Dopo il sisma del 1693 fu in parte demolito per ricavarne la facciata della chiesa di Sant’Agata al Carcere, mentre nello spessore murario si crearono vari ambienti di comodo per la medesima chiesa. Tra Otto e Novecento la parete nord viene offuscato da una serie di edifici che vi si addossano sfruttandolo come parete portante, mentre il lato occidentale viene demolito per la creazione della piazzetta della Vetere.

Oggi è una tappa obbligata per la Festa di Sant’Agata: erroneamente infatti si crede che la finestrella cinquecentesca della Guardia fosse quella da cui si affacciava sospirante la santa durante la sua prigionia.

IL BASTIONE DI SAN GIULIANO

Le mura di vicolo della sfera sono ciò che resta del vecchio bastione di san Giuliano.

IL BALUARDO DI SANT’AGATA 

Del perimetro difensivo di Catania, infatti, proprio la cortina muraria a mare è stata quella che ha subìto maggiori rifacimenti, al punto che oggi risulta quasi del tutto impossibile stabilire quale andamento seguisse nelle epoche più antiche. Alcune planimetrie cinquecentesche permettono di ipotizzare che parte delle mura medioevali non fosse ancora stato abbattuto, permettendoci una vaga idea di come proseguissero le mura della città prima dell’erezione dei nuovi bastioni, ma nulla di davvero concreto. Così ciò che ci è noto è frutto di quel progetto di fortificazioni iniziato poco prima del 1550 su volere di Carlo V e fondamentalmente mai concluso.

Nella sua Pianta topografica della città di Catania, Sebastiano Ittar ricorda che il tratto di mura alla marina – che a partire dalla Porta delli Canali circonda i palazzi dei Chierici e dell’Arcivescovato, passando dalla Porta Uzeda e chiudendo con la scomparsa Porta del Porticciolo – veniva impropriamente chiamato “Bastione di Sant’Agata”. Si tratta di una originale conformazione a W delle mura che, presso il transetto merlato della Cattedrale che fungeva da vedetta, stringe formando un vertice.

IL BASTIONE DI SANT’EUPLIO

Il Bastione che sorse alla fine del Cinquecento venne detto di Sant’Euplio, prendendo il nome dal santo.

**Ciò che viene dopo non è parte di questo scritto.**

What follows belongs to an exercise in optimizing a design on an open flow for small area, a short achievable clock period and few clock cycles per item; a production flow would make more cautious choices. In this exercise RTL edits were held to simulation tests only and were not proved equivalent to the original. Power and IR drop assume default switching activity.

--- flow/design.v ---
module iwp_cmd_core (
    input  wire        clk,
    input  wire        rst,
    input  wire        cmd_valid,
    output wire        cmd_ready,
    input  wire [7:0]  cmd_op,
    input  wire [31:0] cmd_arg0,
    input  wire [31:0] cmd_arg1,
    input  wire [31:0] cmd_arg2,
    input  wire [31:0] cmd_arg3,
    input  wire [63:0] cmd_now,
    output reg         rsp_valid,
    output reg  [31:0] rsp_q0,
    output wire [31:0] rsp_q1,
    output wire [31:0] rsp_q2,
    output wire [31:0] rsp_q3,
    output wire [7:0]  rsp_status
);
    localparam [1:0] STOPPED = 2'd0;
    localparam [1:0] PAUSED  = 2'd1;
    localparam [1:0] PLAYING = 2'd2;
    localparam [39:0] NT = 40'd999999999999;    
    localparam [20:0] NX = 21'd2000000;         
    reg  [15:0] q1;
    reg  [1:0]  q2;
    reg         st_nz, st_ref;
    assign rsp_q1     = {16'd0, q1};
    assign rsp_q2     = {30'd0, q2};
    assign rsp_q3     = 32'd0;
    assign rsp_status = {st_nz, st_nz, st_nz, st_ref, st_ref, st_ref, st_ref, st_ref};
    reg [1:0]  seq_state;
    reg [15:0] seq_index;
    reg [15:0] seq_n;
    reg        n_nz;             
    reg        seq_loop;
    reg [19:0] seq_fps;
    reg [13:0] seq_speed;
    reg [63:0] seq_last;
    reg [15:0] tx_maxdg;
    reg [31:0] tx_scan_hz;
    reg        tx_session;
    reg [31:0] tx_ndgram;
    reg [19:0] tx_period;
    reg        ready_q;
    reg        s_v;
    reg [7:0]  s_op;
    reg [31:0] s_a0, s_a1, s_a2, s_a3;
    reg [63:0] s_now;
    reg        op_w2s, op_tx, op_upd, op_set;    
    reg        s_triv;                           
    assign cmd_ready = ready_q;
    reg         m_ph0, m_ph1;    
    reg         m_r;             
    reg         t_mul1, t_mul2, t_start, t_div;    
    reg  [33:0] rmul;            
    wire        r1 = m_r && t_mul1;
    wire        r2 = m_r && t_mul2;
    wire [15:0] ma = ({16{m_ph0}} & s_a0[15:0]) | ({16{m_ph1}} & s_a1[15:0]) |
                     ({16{m_r}} & {2'd0, seq_speed});
    wire [15:0] mb = ({16{m_ph0}} & s_a2[15:0]) | ({16{m_ph1}} & s_a3[15:0]) |
                     ({16{r1}} & {12'd0, seq_fps[19:16]}) | ({16{r2}} & seq_fps[15:0]);
    wire [33:0] madd = r2 ? {rmul[17:0], 16'd0} : 34'd0;
    wire [33:0] mp = ma * mb + madd;
    wire        w2s_bad = s_a2[15:0] == 16'd0 || s_a3[15:0] == 16'd0;
    wire [15:0] w2s_q   = w2s_bad ? 16'd0 : mp[31:16];
    reg  [26:0] tf;              
    reg  [33:0] rem;
    reg  [4:0]  pos;             
    reg         nb;              
    reg         dmode;
    reg  [1:0]  txst;            
    reg         xq0;             
    wire [33:0] dd = dmode ? {14'd0, tx_scan_hz[19:0]} : rmul;
    function nbit(input md, input [4:0] p);
        nbit = md ? (p < 5'd21 && NX[p]) : NT[p];
    endfunction
    wire [4:0]  p1    = pos - 5'd1;
    wire [26:0] p1dec = 27'd1 << p1;
    wire [34:0] tr1   = {rem, nb};
    wire [35:0] df1   = {1'b0, tr1} - {2'd0, dd};
    wire        ge1   = !df1[35];
    wire [33:0] rem_n = ge1 ? df1[33:0] : tr1[33:0];
    wire [26:0] qset  = p1dec & {27{ge1}};
    wire        div_run = t_div || txst == 2'd1;
    reg  [5:0]  rb;              
    reg  [4:0]  hb;              
    integer i;
    always @(*) begin
        rb = 6'd0;
        for (i = 0; i < 34; i = i + 1) if (rmul[i]) rb = i + 1;
        hb = 5'd0;
        for (i = 0; i < 20; i = i + 1) if (s_a0[i]) hb = i + 1;
    end
    wire [4:0]  tnp   = 6'd41 - rb;               
    wire [33:0] tinit = NT >> tnp;
    wire [4:0]  xnp   = 5'd22 - hb;               
    wire [33:0] xinit = {13'd0, NX >> xnp};
    wire [19:0] per_r = tx_period + {19'd0, xq0 && (rem != 34'd0 || tx_period[0])};
    wire [26:0] tmask = t_div ? ~(27'h7ffffff << pos) :
                        (t_mul1 || t_mul2 || t_start) ? 27'h7ffffff : 27'd0;
    wire [26:0] qhi   = tf | tmask;
    wire [65:0] ys    = {2'b00, s_now} + {2'b11, ~seq_last} + {39'h7fffffffff, ~qhi} + 66'd1;
    wire [65:0] ns    = {2'b00, s_now} + {2'b11, ~seq_last} + {39'h7fffffffff, ~tf} + 66'd1;
    wire        d_yes = !ys[65];
    wire        d_no  = ns[65];
    wire        playing = seq_state == PLAYING;
    wire        upd_go  = playing && n_nz;
    wire [16:0] idx_p1    = {1'b0, seq_index} + 17'd1;
    wire        adv_in    = idx_p1 < {1'b0, seq_n};
    wire [15:0] nm1       = seq_n - 16'd1;
    wire [15:0] adv_index = adv_in ? idx_p1[15:0] : (seq_loop ? 16'd0 : nm1);
    wire [1:0]  adv_state = (!adv_in && !seq_loop && playing) ? PAUSED : seq_state;
    wire        adv_chg   = adv_index != seq_index;
    wire [15:0] prev_index = (seq_index == 16'd0) ? nm1 : seq_index - 16'd1;
    wire [19:0] fps_c = (s_a0 < 32'd100) ? 20'd100 : (s_a0 > 32'd1000000) ? 20'd1000000 : s_a0[19:0];
    wire [13:0] spd_c = (s_a0 < 32'd100) ? 14'd100 : (s_a0 > 32'd10000) ? 14'd10000 : s_a0[13:0];
    wire [15:0] xa = s_a0[15:0];
    wire [15:0] xb = s_a1[15:0];
    wire        a_gt = xa > 16'd255;
    reg [31:0] rd_val;
    reg        rd_ok;
    always @(*) begin
        rd_ok  = 1'b1;
        rd_val = 32'd0;
        case (s_a0[7:0])
            8'h00: rd_val = {24'd0, rsp_status};
            8'h01: rd_val = rsp_q0;
            8'h02: rd_val = {16'd0, q1};
            8'h03: rd_val = {30'd0, q2};
            8'h04: rd_val = 32'd0;
            8'h08: rd_val = s_a0;
            8'h09: rd_val = s_a1;
            8'h0A: rd_val = s_a2;
            8'h0B: rd_val = s_a3;
            8'h20: rd_val = {30'd0, seq_state};
            8'h21: rd_val = {16'd0, seq_index};
            8'h22: rd_val = {31'd0, seq_loop};
            8'h23: rd_val = {12'd0, seq_fps};
            8'h24: rd_val = {18'd0, seq_speed};
            8'h25: rd_val = seq_last[31:0];
            8'h26: rd_val = seq_last[63:32];
            8'h27: rd_val = {16'd0, seq_n};
            8'h30: rd_val = {16'd0, tx_maxdg};
            8'h31: rd_val = tx_scan_hz;
            8'h32: rd_val = {12'd0, tx_period};
            8'h33: rd_val = {31'd0, tx_session};
            8'h34: rd_val = tx_ndgram;
            8'h10, 8'h11, 8'h12,
            8'h40, 8'h41, 8'h42,
            8'h48, 8'h49, 8'h4A, 8'h4B, 8'h4C, 8'h4D, 8'h4E, 8'h4F, 8'h50,
            8'h60: rd_val = 32'd0;
            default: rd_ok = 1'b0;
        endcase
    end
    wire tx_fin  = s_v && op_tx && (s_triv || txst == 2'd2);
    wire upd_fin = !upd_go || d_yes || d_no;
    wire fin     = s_v && (op_w2s ? m_ph1 : op_tx ? (s_triv || txst == 2'd2) :
                           op_upd ? upd_fin : 1'b1);
    wire upd_adv = s_v && op_upd && upd_go && d_yes;
    wire tpend_n = (s_v && op_set) || t_mul1 || t_mul2 || t_start || (t_div && pos != 5'd1);
    wire play_n  = (playing || (s_v && s_op == 8'h41)) && (n_nz || (s_v && s_op == 8'h40));
    wire in_w2s  = cmd_op == 8'h12;
    wire in_mc   = in_w2s ||
                   ((cmd_op == 8'h30 || cmd_op == 8'h31) && cmd_arg0[31:20] == 12'd0) ||
                   (cmd_op == 8'h44 && tpend_n && play_n);
    wire will_fin = s_v && (m_ph0 || (op_tx && txst == 2'd1 && pos == 5'd1));
    reg  n_ph0, n_ph1;
    always @(*) begin
        if (ready_q) begin
            n_ph0 = cmd_valid && in_w2s;
            n_ph1 = 1'b0;
        end else begin
            n_ph0 = 1'b0;
            n_ph1 = m_ph0;
        end
    end
    reg [31:0] q0_n;
    reg        q0_we;
    always @(*) begin
        q0_we = 1'b1;
        q0_n  = 32'd0;
        case (s_op)
            8'h10, 8'h11: q0_n = {16'd0, ~xa[15], xa[14:0]};
            8'h13: q0_n = {16'd0, s_a0[7:0], s_a0[7:0]};
            8'h14: q0_n = {16'd0, a_gt ? {8'd0, xa[15:8]} : xa};
            8'h15: q0_n = {16'd0, s_a1[0] ? 16'd0 : a_gt ? xa : {xa[7:0], xa[7:0]}};
            8'h30, 8'h31: q0_n = s_triv ? 32'd1 : {12'd0, per_r};
            8'h33: q0_n = {31'd0, tx_session};
            8'h40: q0_n = {16'd0, s_a0[15:0]};
            8'h41: q0_n = {30'd0, PLAYING};
            8'h42: q0_n = {30'd0, playing ? PAUSED : seq_state};
            8'h43: q0_n = 32'd0;
            8'h44: q0_n = {31'd0, upd_go && d_yes && adv_chg};
            8'h45: q0_n = {16'd0, n_nz ? adv_index : seq_index};
            8'h46: q0_n = {16'd0, n_nz ? prev_index : seq_index};
            8'h47: q0_n = {12'd0, fps_c};
            8'h48: q0_n = {18'd0, spd_c};
            8'h49: q0_n = {31'd0, s_a0[0]};
            8'h4A: q0_n = {16'd0, seq_index};
            8'h50: q0_n = rd_ok ? rd_val : 32'd0;
            default: q0_we = 1'b0;
        endcase
    end
    always @(posedge clk) begin
        if (ready_q) begin
            op_w2s <= in_w2s;
            op_tx  <= cmd_op == 8'h30 || cmd_op == 8'h31;
            op_upd <= cmd_op == 8'h44;
            op_set <= cmd_op == 8'h47 || cmd_op == 8'h48;
            s_triv <= cmd_arg0 == 32'd0 || cmd_arg0 > 32'd1000000;
            s_op   <= cmd_op;
            s_a0   <= cmd_arg0;
            s_a1   <= cmd_arg1;
            s_a2   <= cmd_arg2;
            s_a3   <= cmd_arg3;
            s_now  <= cmd_now;
        end
    end
    always @(posedge clk) begin
        if (rst) begin
            ready_q    <= 1'b1;
            s_v        <= 1'b0;
            m_ph0      <= 1'b0;
            m_ph1      <= 1'b0;
            m_r        <= 1'b1;
            t_mul1     <= 1'b0;
            t_mul2     <= 1'b0;
            t_start    <= 1'b0;
            t_div      <= 1'b0;
            txst       <= 2'd0;
            dmode      <= 1'b0;
            xq0        <= 1'b0;
            nb         <= 1'b0;
            pos        <= 5'd0;
            rem        <= 34'd0;
            rmul       <= 34'd30000000;
            tf         <= 27'd33333;
            seq_state  <= STOPPED;
            seq_index  <= 16'd0;
            seq_n      <= 16'd0;
            n_nz       <= 1'b0;
            seq_loop   <= 1'b1;
            seq_fps    <= 20'd30000;
            seq_speed  <= 14'd1000;
            seq_last   <= 64'd0;
            tx_maxdg   <= 16'd1023;
            tx_scan_hz <= 32'd0;
            tx_session <= 1'b0;
            tx_ndgram  <= 32'd0;
            tx_period  <= 20'd1;
            rsp_valid  <= 1'b0;
            rsp_q0     <= 32'd0;
            q1         <= 16'd0;
            q2         <= 2'd0;
            st_nz      <= 1'b0;
            st_ref     <= 1'b0;
        end else begin
            m_ph0 <= n_ph0;
            m_ph1 <= n_ph1;
            m_r   <= !(n_ph0 || n_ph1);
            if (ready_q) begin
                s_v     <= cmd_valid;
                ready_q <= !(cmd_valid && in_mc);
            end else if (fin) begin
                s_v     <= 1'b0;
                ready_q <= 1'b1;
            end else begin
                ready_q <= will_fin;
            end
            if (r1) begin
                rmul   <= mp;
                t_mul1 <= 1'b0;
                t_mul2 <= 1'b1;
            end
            if (r2) begin
                rmul    <= mp;
                t_mul2  <= 1'b0;
                t_start <= 1'b1;
            end
            if (t_start && txst == 2'd0) begin
                dmode   <= 1'b0;
                pos     <= tnp;
                nb      <= NT[tnp - 5'd1];
                rem     <= tinit;
                t_start <= 1'b0;
                t_div   <= 1'b1;
            end
            if (div_run) begin
                rem <= rem_n;
                pos <= p1;
                nb  <= nbit(dmode, pos - 5'd2);
                if (dmode) {tx_period, xq0} <= {tx_period, xq0} | qset[20:0];
                else       tf        <= tf | qset;
                if (pos == 5'd1) begin
                    if (dmode) txst  <= 2'd2;
                    else       t_div <= 1'b0;
                end
            end
            if (s_v && op_tx) begin
                tx_scan_hz <= s_a0;
                if (s_triv) begin
                    tx_period <= 20'd1;
                end else if (txst == 2'd0) begin
                    if (t_start || (t_div && pos != 5'd1)) begin
                        t_start <= 1'b1;
                        t_div   <= 1'b0;
                        tf      <= 27'd0;
                    end
                    dmode     <= 1'b1;
                    pos       <= xnp;
                    nb        <= NX[xnp - 5'd1];
                    rem       <= xinit;
                    tx_period <= 20'd0;
                    xq0       <= 1'b0;
                    txst      <= 2'd1;
                end else if (txst == 2'd2) begin
                    tx_period <= per_r;
                    txst      <= 2'd0;
                end
            end
            if (tx_fin && (s_op[0] == 1'b0 || tx_session)) begin
                tx_ndgram  <= tx_ndgram + 32'd1;
                tx_session <= 1'b1;
            end
            rsp_valid <= fin;
            if (m_ph0)
                rsp_q0 <= {16'd0, w2s_q};
            else if (s_v && q0_we && fin)
                rsp_q0 <= q0_n;
            if (m_ph1)
                q1 <= w2s_q;
            else if (s_v && (s_op == 8'h10 || s_op == 8'h11))
                q1 <= 16'h8000 - xb;
            else if (s_v && op_upd && fin)
                q1 <= upd_adv ? adv_index : seq_index;
            else if (s_v && s_op == 8'h4A)
                q1 <= seq_n;
            if (fin) begin
                st_nz  <= 1'b0;
                st_ref <= 1'b0;
            end
            if (s_v) begin
                case (s_op)
                    8'h12: if (m_ph1 && w2s_bad) st_nz <= 1'b1;
                    8'h33: if (tx_session) begin
                        tx_session <= 1'b0;
                        tx_ndgram  <= tx_ndgram + 32'd1;
                    end
                    8'h34: begin
                        if (s_a0 >= 32'd11 && s_a0 <= 32'd65535)
                            tx_maxdg <= s_a0[15:0];
                        else
                            st_nz <= 1'b1;
                    end
                    8'h40: begin
                        seq_n     <= s_a0[15:0];
                        n_nz      <= s_a0[15:0] != 16'd0;
                        seq_index <= 16'd0;
                        seq_state <= STOPPED;
                    end
                    8'h41: if (!playing) begin
                        seq_state <= PLAYING;
                        seq_last  <= s_now;
                    end
                    8'h42: if (playing) seq_state <= PAUSED;
                    8'h43: begin
                        seq_state <= STOPPED;
                        seq_index <= 16'd0;
                    end
                    8'h45: if (n_nz) begin
                        seq_index <= adv_index;
                        seq_state <= adv_state;
                    end
                    8'h46: if (n_nz) seq_index <= prev_index;
                    8'h47: seq_fps   <= fps_c;
                    8'h48: seq_speed <= spd_c;
                    8'h49: seq_loop  <= s_a0[0];
                    8'h4A: q2 <= seq_state;
                    8'h50: if (!rd_ok) st_nz <= 1'b1;
                    8'h00, 8'h10, 8'h11, 8'h13, 8'h14, 8'h15,
                    8'h30, 8'h31, 8'h44: ;
                    default: begin
                        st_nz  <= 1'b1;
                        st_ref <= 1'b1;
                    end
                endcase
                if (op_set) begin
                    t_mul1  <= 1'b1;
                    t_mul2  <= 1'b0;
                    t_start <= 1'b0;
                    t_div   <= 1'b0;
                    tf      <= 27'd0;
                end
            end
            if (upd_adv) begin
                seq_index <= adv_index;
                seq_state <= adv_state;
                seq_last  <= s_now;
            end
        end
    end
endmodule
--- flow/flow/run.sh ---
#!/bin/bash
# Layout flow: the standard ORFS flow (standard.sh, with its unchanged synthesis), changed
# only in how the layout is made:
#  - the port buffers are buf_4 cells instead of buffer_ports' default delay cell;
set -euo pipefail
export BUFFER_PORTS_ARGS="-buffer_cell sky130_fd_sc_hd__buf_4"
export SETUP_SLACK_MARGIN=17
bash standard.sh > standard.log 2>&1
--- flow/standard.sh ---
#!/bin/bash
# synth_recipe.tcl (not shown) runs the flow's synth.tcl, then flattens the netlist and writes it again
# the make line also repeats each setting of config.mk as NAME=value (left out here)
make -C /OpenROAD-flow-scripts/flow DESIGN_CONFIG=/design/flow/config.mk WORK_HOME=/design/flow/orfs CLKGATE_MAP_FILE= SYNTH_SCRIPT=/design/flow/synth_recipe.tcl "${@:-finish}"
--- flow/config.mk ---
export PLATFORM = sky130hd
export DESIGN_NAME = iwp_cmd_core
export DESIGN_NICKNAME = iwp_cmd_core
export VERILOG_FILES = /design/flow/design.v
export SDC_FILE = /design/flow/constraint.sdc
export NUM_CORES = 4
export LEC_CHECK = 0
export CAP_MARGIN = 20
export CORE_MARGIN = 2
export CORE_UTILIZATION = 40
export SLEW_MARGIN = 20
--- flow/constraint.sdc ---
create_clock -name core_clock -period 24.0 [get_ports {clk}]
set_input_delay 4.8000 -clock core_clock [delete_from_list [all_inputs] [get_ports {clk}]]
set_output_delay 4.8000 -clock core_clock [all_outputs]
set_load 0.01 [all_outputs]
==> summary.txt <==
## worst paths after layout
check	start	to	slack (ns)	depth (start not counted)
hold reg to reg	seq_last[4]	seq_last[4]	0.45	2
setup reg to reg	s_a0[6]	q1[6]	16.69	25
setup / recovery	s_a0[6]	q1[6]	16.69	25
hold / removal	seq_last[4]	seq_last[4]	0.45	2
## power by group through the flow
stage | clock [mW] | sequential, mW | combinational [mW]
6_report | 1.15 | 1.11 | 0.261
3_5_place_dp | 0 | 1.13 | 0.244
2_1_floorplan | 0 | 1.11 | 0.162
4_1_cts | 1.16 | 1.11 | 0.250
5_1_grt | 1.19 | 1.11 | 0.278
3_3_place_gp | 0 | 1.13 | 0.244
## synth_stat cells, types with 14 or more instances
cell       instances
inv_1            452
nand2b_1          69
mux2_2            28
dfxtp_1          402
a311oi_1          16
a221oi_1          86
edfxtp_1         205
nor3_1           121
nor2b_1           36
a211oi_1         101
and3_1            72
buf_2             31
ha_1             319
nor4_1            68
o21ai_0          241
a22oi_1          122
a2111oi_0         14
clkbuf_1         316
nand2_1          872
fa_1             212
or3_1             33
nand4_1           61
nor2_1           542
nand3_1          148
a21o_1            71
buf_1             19
and2_1            46
a211o_1           35
o21bai_1          21
mux2i_1           71
o21a_1            31
xor2_1            89
o211ai_1          57
buf_4             89
a222oi_1          31
o22ai_1           34
a22o_1            23
a31oi_1           56
or2_2             16
a21oi_1          559
xnor2_1          124
o31ai_1           24
## per-stage QoR
stage,std cells,hold WS [ns],util
final,8084,0.451,0.469
after detailed placement,7785,0.444,0.428
after CTS,8016,0.452,0.460
after floorplan,6239,0.432,-
after global routing,8077,0.476,0.469
after global placement,7785,0.439,0.428
## worst min-delay path, delay by kind of cell (launching register included)
kind | cells | cell delay [ns]
AO/OA/AOI/OAI | 1 | 0.05
flip-flops | 1 | 0.31
AND/OR/NAND/NOR | 1 | 0.05
## kinds of logic (layout without fill, tap and decap cells)
logic type	Yosys count	after routing	share of synthesized area
XOR/XNOR	213	213	0.0375
AO/OA/AOI/OAI	1664	1665	0.220
multiplexers	101	101	0.0213
other	1	85	0.0000754
buffers and inverters	914	1113	0.0772
adder cells (fa/ha/maj)	531	531	0.166
AND/OR/NAND/NOR	2131	2132	0.192
flip-flops	607	607	0.286
## registers in the layout (all words and copies together), names as in the netlist, 27 cells and up
register / flops
tx_scan_hz: 32
s_a3: 32
seq_last: 64
s_a1: 32
s_now: 64
s_a0: 32
tx_ndgram: 32
rmul: 34
tf: 27
rsp_q0: 32
rem: 34
s_a2: 32
## routing by layer
| metal | wire length, µm | vias up | share of wire | global-route usage |
|---|---|---|---|---|
| met3 | 22800 | 647 | 0.10 | 0.0694 |
| met2 | 95200 | 2887 | 0.42 | 0.502 |
| met4 | 18200 | 10 | 0.081 | 0.237 |
| met5 | 62 | - | 0.00028 | 0 |
| li1 | - | 22200 | - | - |
| met1 | 89100 | 24100 | 0.40 | 0.449 |
## cell type report
type                            instances  area share
Antenna cell                            7    0.000303
Clock buffer                           97      0.0345
Clock inverter                         37     0.00687
Inverter                              453      0.0294
Multi-Input combinational cell       4720       0.573
Sequential cell                       607       0.246
Tap cell                             1637      0.0354
Timing Repair Buffer                  526      0.0752
## what timing repair did
action | in CTS | in global routing
resized for setup | 166 | 122
gates cloned | 7 | 4
buffers inserted | 90 | 57
pin swaps | 84 | 96
setup endpoints to repair | 151 | 146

Di questo bastione ne fu progettata la realizzazione a metà del secolo a rinforzare le ormai insufficienti mura aragonesi, ma dal rilievo di Tiburzio Spannocchi appare evidente che non venne ancora completato negli anni successivi.

Curioso però che lo Spannocchi lo chiami di S. Polo (da leggersi San Paolo) anziché di S. Euplo. Nel rilievo del Negro del 1610 il bastione sembra essere completo e in forma semiciclica anziché a martello come nel disegno precedente.

Grazie a questo rilievo siamo in grado di stabilire con estrema esattezza dove esso si trovi, nonostante sia del tutto sommerso da quei casalini che costituirono il nascente nucleo di San Cristoforo.

Sebbene se ne conservi una cospicua porzione del bastione, l’accesso è negato a causa di un muro di privati.